RECORDS PROVIDED section start

<file path="config.mk">
export PLATFORM = sky130hd
export DESIGN_NAME = f2c_top
export DESIGN_NICKNAME = d
export VERILOG_FILES = /design/src/f2c_pkg.sv /design/src/f2c_fifo.sv /design/src/f2c_csr.sv /design/src/f2c_dma_writer.sv /design/src/f2c_top.sv
export VERILOG_INCLUDE_DIRS = /design/src
export SDC_FILE = /design/constraint.sdc
export NUM_CORES = 2
export LEC_CHECK = 0
export BUFFER_PORTS_ARGS = -buffer_cell sky130_fd_sc_hd__buf_4
export CORE_ASPECT_RATIO = 1.25
export CORE_MARGIN = 1
export CORE_UTILIZATION = 37
export CTS_BUF_LIST = sky130_fd_sc_hd__clkbuf_2
export CTS_CLUSTER_SIZE = 14
export DETAILED_ROUTE_END_ITERATION = 8
export PLACE_DENSITY_LB_ADDON = 0.05
export SYNTH_ARGS = -nofsm -noshare
export SYNTH_HDL_FRONTEND = slang
export SYNTH_SLANG_ARGS = --single-unit
</file>
<file path="constraint.sdc">
create_clock -name clk -period 25.8 [get_ports clk]
set_clock_uncertainty 0.2 [all_clocks]
set_input_delay 0 -clock clk [delete_from_list [all_inputs] [get_ports clk]]
set_output_delay 0 -clock clk [all_outputs]
set_load 0.01 [all_outputs]
</file>
<file path="src/f2c_cfg.svh">
`ifndef F2C_CFG_SVH
`define F2C_CFG_SVH

// payload bits per flit
`define F2C_FLIT_BITS 64

// ring index width, also used for ring sizes and head/tail pointers
`define F2C_RB_AWIDTH 10

// entries in each input FIFO
`define F2C_FIFO_DEPTH 16

// longest burst on the memory write port, in flits
`define F2C_MAX_BURST 4

// AXI4-Lite byte address width, wide enough for the clear register at 0x14
`define F2C_CSR_AWIDTH 5

`endif

</file>
<file path="src/f2c_pkg.sv">
`default_nettype none
`include "f2c_cfg.svh"

package f2c_pkg;

    // address step per ring slot
    localparam int f2c_flit_bytes = 8;

    typedef struct packed {
        logic [`F2C_FLIT_BITS-1:0] data;
        logic                      sop;
        logic                      eop;
    } f2c_flit_t;

    // one CPU ring as seen by the hardware
    typedef struct packed {
        logic [31:0]               base;
        logic [`F2C_RB_AWIDTH-1:0] head;
        logic [`F2C_RB_AWIDTH-1:0] tail;
    } f2c_queue_state_t;

    typedef struct packed {
        f2c_queue_state_t pkt_q;
        f2c_queue_state_t dsc_q;
        logic [7:0]       queue_id;
        logic [7:0]       size;
        logic             needs_dsc;
    } f2c_meta_t;

    // descriptor flit, signal bit sits at bit 0
    typedef struct packed {
        logic [`F2C_FLIT_BITS-`F2C_RB_AWIDTH-10:0] pad;
        logic [7:0]                                queue_id;
        logic [`F2C_RB_AWIDTH-1:0]                 tail;
        logic                                      signal;
    } f2c_dsc_t;

    typedef struct packed {
        logic                      write;
        logic [31:0]               address;
        logic [3:0]                burstcount;
        logic [`F2C_FLIT_BITS-1:0] data;
    } f2c_mem_wr_t;

    typedef struct packed {
        logic [`F2C_RB_AWIDTH-1:0] pkt_size;
        logic [`F2C_RB_AWIDTH-1:0] dsc_size;
    } f2c_cfg_t;

    typedef struct packed {
        logic bus_busy;
        logic pkt_full;
        logic dsc_full;
    } f2c_stall_t;

    typedef enum logic [1:0] {
        st_start_transfer,
        st_complete_burst,
        st_start_burst,
        st_send_descriptor
    } f2c_wr_state_t;

endpackage

`default_nettype wire

</file>
<file path="src/f2c_fifo.sv">
`timescale 1ns/100ps
`default_nettype none
`include "f2c_cfg.svh"

module f2c_fifo #(
    parameter type data_t = f2c_pkg::f2c_flit_t
) (
    input  wire logic                              clk,
    input  wire logic                              arst_n,
    input  wire data_t                             in_data,
    input  wire logic                              in_valid,
    output logic                                   in_ready,
    output data_t                                  out_data,
    output logic                                   out_valid,
    input  wire logic                              out_ready,
    output logic [$clog2(`F2C_FIFO_DEPTH):0]       occup
);
    localparam int depth = `F2C_FIFO_DEPTH;
    localparam int aw = $clog2(depth);

    data_t         mem [depth];
    logic [aw-1:0] rd_ptr;
    logic [aw-1:0] wr_ptr;
    logic [aw:0]   count;
    logic [aw:0]   count_next;
    logic          push;
    logic          pop;

    assign push = in_valid && in_ready;
    assign pop = out_valid && out_ready;

    // head entry is visible as soon as anything is stored
    assign out_valid = (count != '0);
    assign out_data = mem[rd_ptr];
    assign occup = count;

    always_comb begin
        count_next = count;
        if (push && !pop) begin
            count_next = count + 1'b1;
        end else if (pop && !push) begin
            count_next = count - 1'b1;
        end
    end

    always_ff @(posedge clk or negedge arst_n) begin
        if (!arst_n) begin
            rd_ptr   <= '0;
            wr_ptr   <= '0;
            count    <= '0;
            in_ready <= 1'b0;
        end else begin
            if (push) begin
                wr_ptr <= wr_ptr + 1'b1;
            end
            if (pop) begin
                rd_ptr <= rd_ptr + 1'b1;
            end
            count    <= count_next;
            // registered ready, looks one entry ahead
            in_ready <= (count_next < depth);
        end
    end

    always_ff @(posedge clk) begin
        if (push) begin
            mem[wr_ptr] <= in_data;
        end
    end

    a_no_overflow: assert property (@(posedge clk) disable iff (!arst_n)
        push |-> count < depth);

endmodule

`default_nettype wire

</file>
<file path="src/f2c_csr.sv">
`timescale 1ns/100ps
`default_nettype none
`include "f2c_cfg.svh"

module f2c_csr (
    input  wire logic                       clk,
    input  wire logic                       arst_n,
    input  wire logic [`F2C_CSR_AWIDTH-1:0] awaddr,
    input  wire logic                       awvalid,
    output logic                            awready,
    input  wire logic [31:0]                wdata,
    input  wire logic [3:0]                 wstrb,
    input  wire logic                       wvalid,
    output logic                            wready,
    output logic [1:0]                      bresp,
    output logic                            bvalid,
    input  wire logic                       bready,
    input  wire logic [`F2C_CSR_AWIDTH-1:0] araddr,
    input  wire logic                       arvalid,
    output logic                            arready,
    output logic [31:0]                     rdata,
    output logic [1:0]                      rresp,
    output logic                            rvalid,
    input  wire logic                       rready,
    output f2c_pkg::f2c_cfg_t               cfg,
    input  wire f2c_pkg::f2c_stall_t        stall
);
    import f2c_pkg::*;

    localparam logic [1:0] resp_okay = 2'b00;
    localparam logic [1:0] resp_slverr = 2'b10;

    localparam logic [`F2C_CSR_AWIDTH-1:0] reg_pkt_size = 'h00;
    localparam logic [`F2C_CSR_AWIDTH-1:0] reg_dsc_size = 'h04;
    localparam logic [`F2C_CSR_AWIDTH-1:0] reg_bus_busy = 'h08;
    localparam logic [`F2C_CSR_AWIDTH-1:0] reg_pkt_full = 'h0c;
    localparam logic [`F2C_CSR_AWIDTH-1:0] reg_dsc_full = 'h10;
    localparam logic [`F2C_CSR_AWIDTH-1:0] reg_clear = 'h14;

    localparam logic [`F2C_RB_AWIDTH-1:0] ring_size_rst = 64;

    logic        wr_hs;
    logic        rd_hs;
    logic        clear;
    logic [2:0]  strobe;
    logic [31:0] cnt [3];

    function automatic logic mapped(logic [`F2C_CSR_AWIDTH-1:0] addr);
        return addr inside {reg_pkt_size, reg_dsc_size, reg_bus_busy,
                            reg_pkt_full, reg_dsc_full, reg_clear};
    endfunction

    // byte-lane merge of a write into a ring size register
    function automatic logic [`F2C_RB_AWIDTH-1:0] merge(
        logic [`F2C_RB_AWIDTH-1:0] old,
        logic [31:0]               data,
        logic [3:0]                strb
    );
        logic [31:0] word;
        word = 32'(old);
        for (int i = 0; i < 4; i++) begin
            if (strb[i]) begin
                word[8*i +: 8] = data[8*i +: 8];
            end
        end
        return word[`F2C_RB_AWIDTH-1:0];
    endfunction

    // AW and W are taken together, and only once the last response is gone
    assign wr_hs = awvalid && wvalid && !bvalid;
    assign awready = wr_hs;
    assign wready = wr_hs;
    assign rd_hs = arvalid && !rvalid;
    assign arready = rd_hs;

    assign clear = wr_hs && (awaddr == reg_clear) && wstrb[0] && wdata[0];
    assign strobe = {stall.dsc_full, stall.pkt_full, stall.bus_busy};

    always_ff @(posedge clk or negedge arst_n) begin
        if (!arst_n) begin
            cfg    <= '{pkt_size: ring_size_rst, dsc_size: ring_size_rst};
            bvalid <= 1'b0;
            bresp  <= resp_okay;
        end else if (wr_hs) begin
            bvalid <= 1'b1;
            bresp  <= mapped(awaddr) ? resp_okay : resp_slverr;
            if (awaddr == reg_pkt_size) begin
                cfg.pkt_size <= merge(cfg.pkt_size, wdata, wstrb);
            end
            if (awaddr == reg_dsc_size) begin
                cfg.dsc_size <= merge(cfg.dsc_size, wdata, wstrb);
            end
        end else if (bready) begin
            bvalid <= 1'b0;
        end
    end

    always_ff @(posedge clk or negedge arst_n) begin
        if (!arst_n) begin
            rvalid <= 1'b0;
        end else if (rd_hs) begin
            rvalid <= 1'b1;
        end else if (rready) begin
            rvalid <= 1'b0;
        end
    end

    always_ff @(posedge clk) begin
        if (rd_hs) begin
            rresp <= mapped(araddr) ? resp_okay : resp_slverr;
            case (araddr)
                reg_pkt_size: rdata <= 32'(cfg.pkt_size);
                reg_dsc_size: rdata <= 32'(cfg.dsc_size);
                reg_bus_busy: rdata <= cnt[0];
                reg_pkt_full: rdata <= cnt[1];
                reg_dsc_full: rdata <= cnt[2];
                default:      rdata <= '0;
            endcase
        end
    end

    // stall counters saturate at all ones, clear wins over a strobe
    always_ff @(posedge clk or negedge arst_n) begin
        if (!arst_n) begin
            for (int i = 0; i < 3; i++) begin
                cnt[i] <= '0;
            end
        end else begin
            for (int i = 0; i < 3; i++) begin
                if (clear) begin
                    cnt[i] <= '0;
                end else if (strobe[i] && (cnt[i] != '1)) begin
                    cnt[i] <= cnt[i] + 1'b1;
                end
            end
        end
    end

    a_bvalid_after_hs: assert property (@(posedge clk) disable iff (!arst_n)
        $rose(bvalid) |-> $past(awvalid && awready && wvalid && wready));

    a_rvalid_after_hs: assert property (@(posedge clk) disable iff (!arst_n)
        $rose(rvalid) |-> $past(arvalid && arready));

endmodule

`default_nettype wire

</file>
<file path="src/f2c_dma_writer.sv">
`timescale 1ns/100ps
`default_nettype none
`include "f2c_cfg.svh"

module f2c_dma_writer (
    input  wire logic               clk,
    input  wire logic               arst_n,
    input  wire f2c_pkg::f2c_cfg_t  cfg,
    input  wire f2c_pkg::f2c_flit_t flit,
    input  wire logic               flit_valid,
    output logic                    flit_ready,
    input  wire f2c_pkg::f2c_meta_t meta,
    input  wire logic               meta_valid,
    output logic                    meta_ready,
    output f2c_pkg::f2c_mem_wr_t    mem_wr,
    input  wire logic               mem_waitrequest,
    output f2c_pkg::f2c_stall_t     stall
);
    import f2c_pkg::*;

    localparam int rb_w = `F2C_RB_AWIDTH;

    f2c_wr_state_t state;
    f2c_meta_t     cur;
    logic [3:0]    burst_left;
    f2c_mem_wr_t   wr_q;
    f2c_mem_wr_t   cmd;
    f2c_meta_t     src;
    f2c_meta_t     nxt;
    f2c_dsc_t      dsc;
    logic          first;
    logic [3:0]    blen;
    logic [3:0]    left;
    logic          skip;
    logic          pkt_ok;
    logic          dsc_ok;
    logic          waiting;
    logic          start;
    logic          issue_flit;
    logic          issue_dsc;

    // one slot always stays empty so a full ring differs from an empty one
    function automatic logic [rb_w-1:0] free_slots(f2c_queue_state_t q,
                                                   logic [rb_w-1:0] size);
        if (q.tail >= q.head) begin
            return size - q.tail + q.head - 1'b1;
        end else begin
            return q.head - q.tail - 1'b1;
        end
    endfunction

    function automatic logic [3:0] burst_len(f2c_meta_t m, logic [rb_w-1:0] size);
        logic [rb_w-1:0] to_end;
        logic [rb_w-1:0] len;
        to_end = size - m.pkt_q.tail;
        len = rb_w'(m.size);
        if (len > rb_w'(`F2C_MAX_BURST)) begin
            len = rb_w'(`F2C_MAX_BURST);
        end
        // a burst must not run past the end of the ring
        if (len > to_end) begin
            len = to_end;
        end
        return len[3:0];
    endfunction

    always_comb begin
        // new packets come straight from the FIFO, later steps use the copy
        src   = (state == st_start_transfer) ? meta : cur;
        first = (state != st_complete_burst);
        blen  = burst_len(src, cfg.pkt_size);
        left  = (first ? blen : burst_left) - 4'd1;
        skip  = (src.pkt_q.base == '0) || (src.dsc_q.base == '0);

        pkt_ok  = free_slots(meta.pkt_q, cfg.pkt_size) >= rb_w'(meta.size);
        dsc_ok  = free_slots(meta.dsc_q, cfg.dsc_size) != '0;
        waiting = (state == st_start_transfer) && meta_valid && flit_valid
                  && !mem_waitrequest;
        start   = waiting && pkt_ok && dsc_ok;

        issue_flit = start || ((state inside {st_complete_burst, st_start_burst})
                               && flit_valid && !mem_waitrequest);
        issue_dsc  = (state == st_send_descriptor) && !mem_waitrequest;

        nxt            = src;
        nxt.size       = src.size - 8'd1;
        nxt.pkt_q.tail = (src.pkt_q.tail == cfg.pkt_size - 1'b1) ? '0
                                                                   : src.pkt_q.tail + 1'b1;

        dsc          = '0;
        dsc.signal   = 1'b1;
        dsc.queue_id = src.queue_id;
        dsc.tail     = src.pkt_q.tail;

        cmd = '0;
        if (issue_flit) begin
            cmd.write      = !skip;
            cmd.address    = src.pkt_q.base + 32'(src.pkt_q.tail) * f2c_flit_bytes;
            // follow-on beats of a burst carry a zero count
            cmd.burstcount = first ? blen : 4'd0;
            cmd.data       = flit.data;
        end else if (issue_dsc) begin
            cmd.write      = !skip;
            cmd.address    = src.dsc_q.base + 32'(src.dsc_q.tail) * f2c_flit_bytes;
            cmd.burstcount = 4'd1;
            cmd.data       = dsc;
        end

        flit_ready     = issue_flit;
        meta_ready     = start;
        stall.bus_busy = mem_wr.write && mem_waitrequest;
        stall.pkt_full = waiting && !pkt_ok && dsc_ok;
        stall.dsc_full = waiting && pkt_ok && !dsc_ok;
    end

    always_ff @(posedge clk or negedge arst_n) begin
        if (!arst_n) begin
            state      <= st_start_transfer;
            burst_left <= '0;
        end else if (issue_flit) begin
            burst_left <= left;
            if (left != '0) begin
                state <= st_complete_burst;
            end else if (nxt.size != '0) begin
                state <= st_start_burst;
            end else if (src.needs_dsc) begin
                state <= st_send_descriptor;
            end else begin
                state <= st_start_transfer;
            end
        end else if (issue_dsc) begin
            state <= st_start_transfer;
        end
    end

    // working copy of the packet, tail and remaining size move per flit
    always_ff @(posedge clk) begin
        if (issue_flit) begin
            cur <= nxt;
        end
    end

    // two command stages, both frozen while the bus pushes back
    always_ff @(posedge clk or negedge arst_n) begin
        if (!arst_n) begin
            wr_q   <= '0;
            mem_wr <= '0;
        end else if (!mem_waitrequest) begin
            wr_q   <= cmd;
            mem_wr <= wr_q;
        end
    end

    a_cmd_hold: assert property (@(posedge clk) disable iff (!arst_n)
        mem_wr.write && mem_waitrequest |=> $stable(mem_wr));

    a_burst_max: assert property (@(posedge clk) disable iff (!arst_n)
        mem_wr.write |-> mem_wr.burstcount <= `F2C_MAX_BURST);

endmodule

`default_nettype wire

</file>
<file path="src/f2c_top.sv">
`timescale 1ns/100ps
`default_nettype none
`include "f2c_cfg.svh"

module f2c_top (
    input  wire logic                       clk,
    input  wire logic                       arst_n,
    input  wire f2c_pkg::f2c_flit_t         pkt_in,
    input  wire logic                       pkt_in_valid,
    output logic                            pkt_in_ready,
    input  wire f2c_pkg::f2c_meta_t         meta_in,
    input  wire logic                       meta_in_valid,
    output logic                            meta_in_ready,
    output logic [$clog2(`F2C_FIFO_DEPTH):0] pkt_occup,
    output logic [$clog2(`F2C_FIFO_DEPTH):0] meta_occup,
    output f2c_pkg::f2c_mem_wr_t            mem_wr,
    input  wire logic                       mem_waitrequest,
    input  wire logic [`F2C_CSR_AWIDTH-1:0] awaddr,
    input  wire logic                       awvalid,
    output logic                            awready,
    input  wire logic [31:0]                wdata,
    input  wire logic [3:0]                 wstrb,
    input  wire logic                       wvalid,
    output logic                            wready,
    output logic [1:0]                      bresp,
    output logic                            bvalid,
    input  wire logic                       bready,
    input  wire logic [`F2C_CSR_AWIDTH-1:0] araddr,
    input  wire logic                       arvalid,
    output logic                            arready,
    output logic [31:0]                     rdata,
    output logic [1:0]                      rresp,
    output logic                            rvalid,
    input  wire logic                       rready
);
    import f2c_pkg::*;

    f2c_flit_t  flit;
    logic       flit_valid;
    logic       flit_ready;
    f2c_meta_t  meta;
    logic       meta_valid;
    logic       meta_ready;
    f2c_cfg_t   cfg;
    f2c_stall_t stall;

    f2c_fifo #(.data_t(f2c_flit_t)) pkt_fifo_i (
        .clk, .arst_n,
        .in_data (pkt_in), .in_valid (pkt_in_valid), .in_ready (pkt_in_ready),
        .out_data (flit), .out_valid (flit_valid), .out_ready (flit_ready),
        .occup (pkt_occup)
    );

    f2c_fifo #(.data_t(f2c_meta_t)) meta_fifo_i (
        .clk, .arst_n,
        .in_data (meta_in), .in_valid (meta_in_valid), .in_ready (meta_in_ready),
        .out_data (meta), .out_valid (meta_valid), .out_ready (meta_ready),
        .occup (meta_occup)
    );

    f2c_dma_writer writer_i (
        .clk, .arst_n, .cfg,
        .flit, .flit_valid, .flit_ready,
        .meta, .meta_valid, .meta_ready,
        .mem_wr, .mem_waitrequest, .stall
    );

    // all CSR port names match the top-level signals
    f2c_csr csr_i (.*);

endmodule

`default_nettype wire

</file>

RECORDS PROVIDED section end

TASK DIRECTIONS: Each line from the top of the records above through the line containing "export SYNTH_SLANG_ARGS = --single-unit" needs to be transcribed exactly, and no line after it.

RESULT FOR THIS EXERCISE:
<file path="config.mk">
export PLATFORM = sky130hd
export DESIGN_NAME = f2c_top
export DESIGN_NICKNAME = d
export VERILOG_FILES = /design/src/f2c_pkg.sv /design/src/f2c_fifo.sv /design/src/f2c_csr.sv /design/src/f2c_dma_writer.sv /design/src/f2c_top.sv
export VERILOG_INCLUDE_DIRS = /design/src
export SDC_FILE = /design/constraint.sdc
export NUM_CORES = 2
export LEC_CHECK = 0
export BUFFER_PORTS_ARGS = -buffer_cell sky130_fd_sc_hd__buf_4
export CORE_ASPECT_RATIO = 1.25
export CORE_MARGIN = 1
export CORE_UTILIZATION = 37
export CTS_BUF_LIST = sky130_fd_sc_hd__clkbuf_2
export CTS_CLUSTER_SIZE = 14
export DETAILED_ROUTE_END_ITERATION = 8
export PLACE_DENSITY_LB_ADDON = 0.05
export SYNTH_ARGS = -nofsm -noshare
export SYNTH_HDL_FRONTEND = slang
export SYNTH_SLANG_ARGS = --single-unit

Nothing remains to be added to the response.